When I was running the latest version of Freva docker image, I faced an issue related to ingesting dummy data into Solr.

$ docker run  ghcr.io/freva-clint/freva:2406.0.1@sha256:0a056cb05a9153f95bca5250387665c79e30ac2d2fa7e69327fab2407a87faaa

Logs/Output:

neither jattach nor jstack in /opt/java/openjdk could be found, so no thread dumps are possible. Continuing.
Java 17 detected. Enabled workaround for SOLR-16463
Waiting up to 180 seconds to see Solr running on port 8983 [|]  
Started Solr server on port 8983 (pid=179). Happy searching!

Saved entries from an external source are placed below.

--- src/rtl/rd_cmd_sel.sv ---
module rd_cmd_sel
  import rd_cmd_pkg::*;
#(
  parameter int unsigned CLS_W     = 8,
  parameter int unsigned LEN_W     = 16,
  parameter int unsigned DEF_WORDS = 4,
  localparam int unsigned LB_W     = CLS_W + 2
) (
  input  logic             clk_i,
  input  logic             rst_ni,
  input  logic [CLS_W-1:0] cls_i,
  input  logic [LEN_W-1:0] len_i,
  input  logic             req_i,
  input  logic             ack_i,
  output logic [3:0]       cmd_o,
  output logic [LB_W-1:0]  line_bytes_o,
  output logic             valid_o
);
  logic [CLS_W-1:0] words;
  logic [LB_W-1:0]  line_d;
  rd_cmd_e          cmd_d;

  cls_norm #(.CLS_W(CLS_W), .DEF_WORDS(DEF_WORDS)) u_norm (
    .cls_i   (cls_i),
    .words_o (words)
  );

  assign line_d = {words, 2'b00};

  cmd_decide #(.LEN_W(LEN_W), .LB_W(LB_W)) u_decide (
    .len_i        (len_i),
    .line_bytes_i (line_d),
    .cmd_o        (cmd_d)
  );

  always_ff @(posedge clk_i or negedge rst_ni) begin
    if (!rst_ni) begin
      valid_o      <= 1'b0;
      cmd_o        <= CMD_NONE;
      line_bytes_o <= '0;
    end else if (!valid_o && req_i) begin
      valid_o      <= 1'b1;
      cmd_o        <= cmd_d;
      line_bytes_o <= line_d;
    end else if (valid_o && ack_i) begin
      valid_o      <= 1'b0;
    end
  end
endmodule

--- config.mk ---
export PLATFORM = sky130hd
export DESIGN_NAME = rd_cmd_sel
export DESIGN_NICKNAME = d
export VERILOG_FILES = /design/src/rtl/rd_cmd_pkg.sv /design/src/rtl/cls_norm.sv /design/src/rtl/cmd_decide.sv /design/src/rtl/rd_cmd_sel.sv
export SDC_FILE = /design/constraint.sdc
export NUM_CORES = 1
export LEC_CHECK = 0
export ABC_AREA = 1
export BUFFER_PORTS_ARGS = -buffer_cell sky130_fd_sc_hd__buf_2
export CORE_ASPECT_RATIO = 1.25
export CORE_MARGIN = 2
export CORE_UTILIZATION = 46
export CTS_CLUSTER_SIZE = 14
export DETAILED_ROUTE_END_ITERATION = 6
export GPL_ROUTABILITY_DRIVEN = 0
export PLACE_DENSITY = 0.81
export SLEW_MARGIN = 20
export SYNTH_ARGS = -nofsm -noshare
export SYNTH_HDL_FRONTEND = slang
export SYNTH_HIERARCHICAL = 1
export SYNTH_SLANG_ARGS = --single-unit
--- constraint.sdc ---
create_clock -name clk_i -period 1.1 [get_ports clk_i]
set_input_delay 0.11 -clock clk_i [delete_from_list [all_inputs] [get_ports clk_i]]
set_output_delay 0.11 -clock clk_i [all_outputs]
set_load 0.01 [all_outputs]
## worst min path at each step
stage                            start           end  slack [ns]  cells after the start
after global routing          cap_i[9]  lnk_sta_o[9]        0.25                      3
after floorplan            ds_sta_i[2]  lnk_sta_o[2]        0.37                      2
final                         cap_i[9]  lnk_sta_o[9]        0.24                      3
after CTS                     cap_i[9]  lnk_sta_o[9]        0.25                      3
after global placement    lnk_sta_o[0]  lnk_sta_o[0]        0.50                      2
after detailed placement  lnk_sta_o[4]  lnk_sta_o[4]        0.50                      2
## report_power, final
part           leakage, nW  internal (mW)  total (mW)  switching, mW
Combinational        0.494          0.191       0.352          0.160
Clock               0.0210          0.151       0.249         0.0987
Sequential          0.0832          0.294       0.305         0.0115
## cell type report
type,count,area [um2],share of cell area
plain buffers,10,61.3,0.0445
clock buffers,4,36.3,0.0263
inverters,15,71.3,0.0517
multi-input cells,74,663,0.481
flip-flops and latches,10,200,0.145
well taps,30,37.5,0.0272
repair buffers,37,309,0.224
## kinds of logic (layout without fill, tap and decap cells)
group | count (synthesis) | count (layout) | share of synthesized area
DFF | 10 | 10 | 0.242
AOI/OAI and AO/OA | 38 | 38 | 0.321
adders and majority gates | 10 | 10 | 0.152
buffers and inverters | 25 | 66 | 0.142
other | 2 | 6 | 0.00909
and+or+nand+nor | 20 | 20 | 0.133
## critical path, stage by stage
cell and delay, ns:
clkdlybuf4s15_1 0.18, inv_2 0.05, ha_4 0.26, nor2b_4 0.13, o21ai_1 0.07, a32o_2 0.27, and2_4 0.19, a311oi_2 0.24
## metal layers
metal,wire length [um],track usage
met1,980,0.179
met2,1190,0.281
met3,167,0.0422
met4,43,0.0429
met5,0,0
## src/rtl/nsr_pkg.sv

```systemverilog
package nsr_pkg;
  localparam int unsigned DEF_ADDR_W    = 32;
  localparam int unsigned DEF_REGION_LG = 14;  // 16 KB regions
  localparam int unsigned DEF_SETS      = 16;
  localparam int unsigned DEF_WAYS      = 4;
endpackage

```

## src/rtl/nsr_addr_split.sv

```systemverilog
module nsr_addr_split #(
  parameter int unsigned ADDR_W    = 32,
  parameter int unsigned REGION_LG = 14,
  parameter int unsigned IDX_W     = 4,
  localparam int unsigned TAG_W    = ADDR_W - REGION_LG - IDX_W
) (
  input  logic [ADDR_W-1:0] addr_i,
  output logic [IDX_W-1:0]  idx_o,
  output logic [TAG_W-1:0]  tag_o
);
  assign idx_o = addr_i[REGION_LG +: IDX_W];
  assign tag_o = addr_i[ADDR_W-1 -: TAG_W];
endmodule

```

## src/rtl/nsr_victim.sv

```systemverilog
module nsr_victim #(
  parameter int unsigned WAYS = 4,
  localparam int unsigned WAY_W = (WAYS > 1) ? $clog2(WAYS) : 1
) (
  input  logic [WAYS-1:0]  valid_i,
  input  logic [WAY_W-1:0] ptr_i,
  output logic [WAY_W-1:0] way_o,
  output logic             full_o
);
  always_comb begin
    full_o = &valid_i;
    way_o  = ptr_i;
    // lowest empty way wins
    for (int i = WAYS - 1; i >= 0; i--) begin
      if (!valid_i[i]) way_o = WAY_W'(i);
    end
  end
endmodule

```

## src/rtl/nsr_set.sv

```systemverilog
module nsr_set #(
  parameter int unsigned WAYS  = 4,
  parameter int unsigned TAG_W = 14,
  localparam int unsigned WAY_W = (WAYS > 1) ? $clog2(WAYS) : 1
) (
  input  logic             clk_i,
  input  logic             rst_ni,
  input  logic [TAG_W-1:0] lk_tag_i,
  output logic [WAYS-1:0]  lk_match_o,
  input  logic             snp_en_i,
  input  logic [TAG_W-1:0] snp_tag_i,
  input  logic             fill_en_i,
  input  logic [TAG_W-1:0] fill_tag_i
);
  logic [WAYS-1:0]  valid_q, valid_d;
  logic [TAG_W-1:0] tag_q [WAYS];
  logic [WAY_W-1:0] ptr_q;
  logic [WAYS-1:0]  snp_hit, fill_hit;
  logic [WAY_W-1:0] vic_way;
  logic             set_full;
  logic             fill_new;

  for (genvar w = 0; w < WAYS; w++) begin : g_way
    assign lk_match_o[w] = valid_q[w] && (tag_q[w] == lk_tag_i);
    assign snp_hit[w]    = valid_q[w] && (tag_q[w] == snp_tag_i);
    assign fill_hit[w]   = valid_q[w] && (tag_q[w] == fill_tag_i);
  end

  nsr_victim #(.WAYS(WAYS)) u_victim (
    .valid_i (valid_q),
    .ptr_i   (ptr_q),
    .way_o   (vic_way),
    .full_o  (set_full)
  );

  assign fill_new = fill_en_i && !(|fill_hit);

  always_comb begin
    valid_d = valid_q;
    if (snp_en_i) valid_d = valid_d & ~snp_hit;
    if (fill_new) valid_d[vic_way] = 1'b1;
  end

  always_ff @(posedge clk_i or negedge rst_ni) begin
    if (!rst_ni) begin
      valid_q <= '0;
      ptr_q   <= '0;
      for (int w = 0; w < WAYS; w++) tag_q[w] <= '0;
    end else begin
      valid_q <= valid_d;
      if (fill_new) begin
        tag_q[vic_way] <= fill_tag_i;
        if (set_full) ptr_q <= (ptr_q == WAY_W'(WAYS - 1)) ? '0 : ptr_q + 1'b1;
      end
    end
  end
endmodule

```

## src/rtl/region_filter_table.sv

```systemverilog
module region_filter_table #(
  parameter int unsigned ADDR_W    = nsr_pkg::DEF_ADDR_W,
  parameter int unsigned REGION_LG = nsr_pkg::DEF_REGION_LG,
  parameter int unsigned SETS      = nsr_pkg::DEF_SETS,
  parameter int unsigned WAYS      = nsr_pkg::DEF_WAYS
) (
  input  logic              clk_i,
  input  logic              rst_ni,
  input  logic              lk_req_i,
  input  logic [ADDR_W-1:0] lk_addr_i,
  output logic              lk_vld_o,
  output logic              lk_hit_o,
  input  logic              fill_i,
  input  logic [ADDR_W-1:0] fill_addr_i,
  input  logic              snp_i,
  input  logic [ADDR_W-1:0] snp_addr_i
);
  localparam int unsigned IDX_W = (SETS > 1) ? $clog2(SETS) : 1;
  localparam int unsigned TAG_W = ADDR_W - REGION_LG - IDX_W;

  logic [IDX_W-1:0] lk_idx, fill_idx, snp_idx;
  logic [TAG_W-1:0] lk_tag, fill_tag, snp_tag;
  logic [WAYS-1:0]  set_match [SETS];
  logic [WAYS-1:0]  lk_match;
  logic             fill_go, snp_on_lk, hit_d;

  nsr_addr_split #(.ADDR_W(ADDR_W), .REGION_LG(REGION_LG), .IDX_W(IDX_W)) u_lk_split (
    .addr_i(lk_addr_i), .idx_o(lk_idx), .tag_o(lk_tag));
  nsr_addr_split #(.ADDR_W(ADDR_W), .REGION_LG(REGION_LG), .IDX_W(IDX_W)) u_fill_split (
    .addr_i(fill_addr_i), .idx_o(fill_idx), .tag_o(fill_tag));
  nsr_addr_split #(.ADDR_W(ADDR_W), .REGION_LG(REGION_LG), .IDX_W(IDX_W)) u_snp_split (
    .addr_i(snp_addr_i), .idx_o(snp_idx), .tag_o(snp_tag));

  // snoop to the same region kills the fill
  assign fill_go = fill_i && !(snp_i && snp_idx == fill_idx && snp_tag == fill_tag);

  for (genvar s = 0; s < SETS; s++) begin : g_set
    nsr_set #(.WAYS(WAYS), .TAG_W(TAG_W)) u_set (
      .clk_i      (clk_i),
      .rst_ni     (rst_ni),
      .lk_tag_i   (lk_tag),
      .lk_match_o (set_match[s]),
      .snp_en_i   (snp_i && snp_idx == IDX_W'(s)),
      .snp_tag_i  (snp_tag),
      .fill_en_i  (fill_go && fill_idx == IDX_W'(s)),
      .fill_tag_i (fill_tag)
    );
  end

  assign lk_match  = set_match[lk_idx];
  assign snp_on_lk = snp_i && snp_idx == lk_idx && snp_tag == lk_tag;
  assign hit_d     = lk_req_i && (|lk_match) && !snp_on_lk;

  always_ff @(posedge clk_i or negedge rst_ni) begin
    if (!rst_ni) begin
      lk_vld_o <= 1'b0;
      lk_hit_o <= 1'b0;
    end else begin
      lk_vld_o <= lk_req_i;
      lk_hit_o <= hit_d;
    end
  end
endmodule

```
`src/rtl/simd_pkg.sv`:
```
package simd_pkg;

    typedef enum logic [2:0] {
        MD_WRAP_S = 3'd0,
        MD_WRAP_U = 3'd1,
        MD_SAT_S  = 3'd2,
        MD_SAT_U  = 3'd3,
        MD_HALF_S = 3'd4,
        MD_HALF_U = 3'd5
    } mode_e;

    typedef enum logic [1:0] {
        SHAPE_WRAP = 2'd0,
        SHAPE_SAT  = 2'd1,
        SHAPE_HALF = 2'd2
    } shape_e;

    typedef struct packed {
        logic   is_signed;
        logic   sub;
        shape_e shape;
    } op_ctl_t;

    function automatic op_ctl_t decode_op(input logic [2:0] code, input logic sub);
        op_ctl_t c;
        c.is_signed = ~code[0];
        c.sub       = sub;
        case (code[2:1])
            2'd1:    c.shape = SHAPE_SAT;
            2'd2:    c.shape = SHAPE_HALF;
            default: c.shape = SHAPE_WRAP;
        endcase
        return c;
    endfunction

endpackage

```
`src/rtl/simd_lane_unit.sv`:
```
module simd_lane_unit #(
    parameter int W = 8
) (
    input  logic [W-1:0]     a,
    input  logic [W-1:0]     b,
    input  simd_pkg::op_ctl_t ctl,
    output logic [W-1:0]     res,
    output logic             ge
);
    import simd_pkg::*;

    localparam int XW = W + 2;

    logic [XW-1:0] xa, xb, full;
    logic [2:0]    top3;
    logic          s_ovf;
    logic [W-1:0]  s_max, s_min;

    assign s_max = {1'b0, {(W-1){1'b1}}};
    assign s_min = {1'b1, {(W-1){1'b0}}};

    always_comb begin
        xa    = ctl.is_signed ? {{2{a[W-1]}}, a} : {2'b00, a};
        xb    = ctl.is_signed ? {{2{b[W-1]}}, b} : {2'b00, b};
        full  = ctl.sub ? (xa - xb) : (xa + xb);
        top3  = full[XW-1:W-1];
        s_ovf = (top3 != 3'b000) && (top3 != 3'b111);

        res = full[W-1:0];
        case (ctl.shape)
            SHAPE_SAT: begin
                if (ctl.is_signed) begin
                    if (s_ovf) res = full[XW-1] ? s_min : s_max;
                end else begin
                    if (full[XW-1])  res = '0;
                    else if (full[W]) res = '1;
                end
            end
            SHAPE_HALF: res = full[W:1];
            default:    res = full[W-1:0];
        endcase

        if (ctl.is_signed || ctl.sub) ge = ~full[XW-1];
        else                          ge = full[W];
    end

endmodule

```
`src/rtl/simd_addsub_core.sv`:
```
module simd_addsub_core #(
    parameter int DATA_W = 32
) (
    input  logic [DATA_W-1:0]   a,
    input  logic [DATA_W-1:0]   b,
    input  logic                wide,
    input  simd_pkg::op_ctl_t   ctl,
    output logic [DATA_W-1:0]   res,
    output logic [DATA_W/8-1:0] ge
);
    localparam int NB = DATA_W / 8;
    localparam int NH = DATA_W / 16;

    logic [DATA_W-1:0] res_b, res_h;
    logic [NB-1:0]     ge_b, ge_h_spread;
    logic [NH-1:0]     ge_h;

    for (genvar i = 0; i < NB; i++) begin : g_byte
        simd_lane_unit #(.W(8)) u_lane (
            .a   (a[8*i +: 8]),
            .b   (b[8*i +: 8]),
            .ctl (ctl),
            .res (res_b[8*i +: 8]),
            .ge  (ge_b[i])
        );
        assign ge_h_spread[i] = ge_h[i/2];
    end

    for (genvar j = 0; j < NH; j++) begin : g_half
        simd_lane_unit #(.W(16)) u_lane (
            .a   (a[16*j +: 16]),
            .b   (b[16*j +: 16]),
            .ctl (ctl),
            .res (res_h[16*j +: 16]),
            .ge  (ge_h[j])
        );
    end

    assign res = wide ? res_h : res_b;
    assign ge  = wide ? ge_h_spread : ge_b;

endmodule

```
`src/rtl/packed_simd_addsub.sv`:
```
module packed_simd_addsub #(
    parameter int DATA_W = 32
) (
    input  logic                clk,
    input  logic                rst,
    input  logic                in_valid,
    input  logic [DATA_W-1:0]   op_a,
    input  logic [DATA_W-1:0]   op_b,
    input  logic                lane_sel,
    input  logic                sub_sel,
    input  logic [2:0]          mode_sel,
    output logic                out_valid,
    output logic [DATA_W-1:0]   result,
    output logic [DATA_W/8-1:0] ge_flags
);
    import simd_pkg::*;

    localparam int GE_W = DATA_W / 8;

    op_ctl_t           ctl;
    logic [DATA_W-1:0] res_d;
    logic [GE_W-1:0]   ge_d;
    logic              ge_upd;

    assign ctl    = decode_op(mode_sel, sub_sel);
    assign ge_upd = (ctl.shape == SHAPE_WRAP);

    simd_addsub_core #(.DATA_W(DATA_W)) u_core (
        .a    (op_a),
        .b    (op_b),
        .wide (lane_sel),
        .ctl  (ctl),
        .res  (res_d),
        .ge   (ge_d)
    );

    always_ff @(posedge clk) begin
        if (rst) begin
            out_valid <= 1'b0;
            result    <= '0;
            ge_flags  <= '0;
        end else begin
            out_valid <= in_valid;
            if (in_valid) begin
                result <= res_d;
                if (ge_upd) ge_flags <= ge_d;
            end
        end
    end

endmodule

```
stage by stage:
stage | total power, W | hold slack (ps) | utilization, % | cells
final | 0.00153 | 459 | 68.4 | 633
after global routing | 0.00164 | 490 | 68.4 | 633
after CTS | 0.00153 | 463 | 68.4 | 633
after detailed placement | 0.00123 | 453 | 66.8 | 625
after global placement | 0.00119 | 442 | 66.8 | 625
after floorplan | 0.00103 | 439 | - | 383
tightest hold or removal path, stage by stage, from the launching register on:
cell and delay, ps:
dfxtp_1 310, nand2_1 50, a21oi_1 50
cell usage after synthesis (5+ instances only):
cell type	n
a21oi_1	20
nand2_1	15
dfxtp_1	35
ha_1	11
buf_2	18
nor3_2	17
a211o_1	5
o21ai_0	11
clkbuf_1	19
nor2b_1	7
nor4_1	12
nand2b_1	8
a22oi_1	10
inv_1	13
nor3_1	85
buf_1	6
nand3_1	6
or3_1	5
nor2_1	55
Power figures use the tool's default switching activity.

Traceback (most recent call last):
  File "/opt/evaluation_system/ingest_dummy_data.py", line 17, in <module>
    SolrCore.load_fs(inp_data, abort_on_errors=True)
  File "/opt/evaluation_system/lib/python3.12/site-packages/evaluation_system/model/solr_core.py", line 344, in load_fs
    core_latest._del_file_pattern(input_dir)
  File "/opt/evaluation_system/lib/python3.12/site-packages/evaluation_system/model/solr_core.py", line 271, in _del_file_pattern
    self.delete(f"{prefix}:\\{file_pattern}")
  File "/opt/evaluation_system/lib/python3.12/site-packages/evaluation_system/model/solr_core.py", line 235, in delete
    self.post(dict(delete=dict(query=query)), auto_list=False)
  File "/opt/evaluation_system/lib/python3.12/site-packages/evaluation_system/model/solr_core.py", line 97, in post
    return urllib.request.urlopen(req).read()
           ^^^^^^^^^^^^^^^^^^^^^^^^^^^
  File "/opt/evaluation_system/lib/python3.12/urllib/request.py", line 215, in urlopen
    return opener.open(url, data, timeout)
           ^^^^^^^^^^^^^^^^^^^^^^^^^^^^^^^
  File "/opt/evaluation_system/lib/python3.12/urllib/request.py", line 521, in open
    response = meth(req, response)
               ^^^^^^^^^^^^^^^^^^^
  File "/opt/evaluation_system/lib/python3.12/urllib/request.py", line 630, in http_response
    response = self.parent.error(
               ^^^^^^^^^^^^^^^^^^
  File "/opt/evaluation_system/lib/python3.12/urllib/request.py", line 559, in error
    return self._call_chain(*args)
           ^^^^^^^^^^^^^^^^^^^^^^^
  File "/opt/evaluation_system/lib/python3.12/urllib/request.py", line 492, in _call_chain
    result = func(*args)
             ^^^^^^^^^^^
  File "/opt/evaluation_system/lib/python3.12/urllib/request.py", line 639, in http_error_default
    raise HTTPError(req.full_url, code, msg, hdrs, fp)
urllib.error.HTTPError: HTTP Error 503: Service Unavailable

Root cause:

The issue appears to originate from the following lines in docker-entrypoint: https://github.com/FREVA-CLINT/freva/blob/main/.docker/docker-entrypoint.sh#L26-L27

After this point, the connection to Solr is lost, which affects the data ingestion process. Notably, when I export the Solr port, I can verify that Solr is up and running.

soluition:

A potential solution could be to implement a Solr connection validator in Dockerfile before ingesting dummy data into Solr. This would help catch connectivity issues earlier in the pipeline, before moving to image production.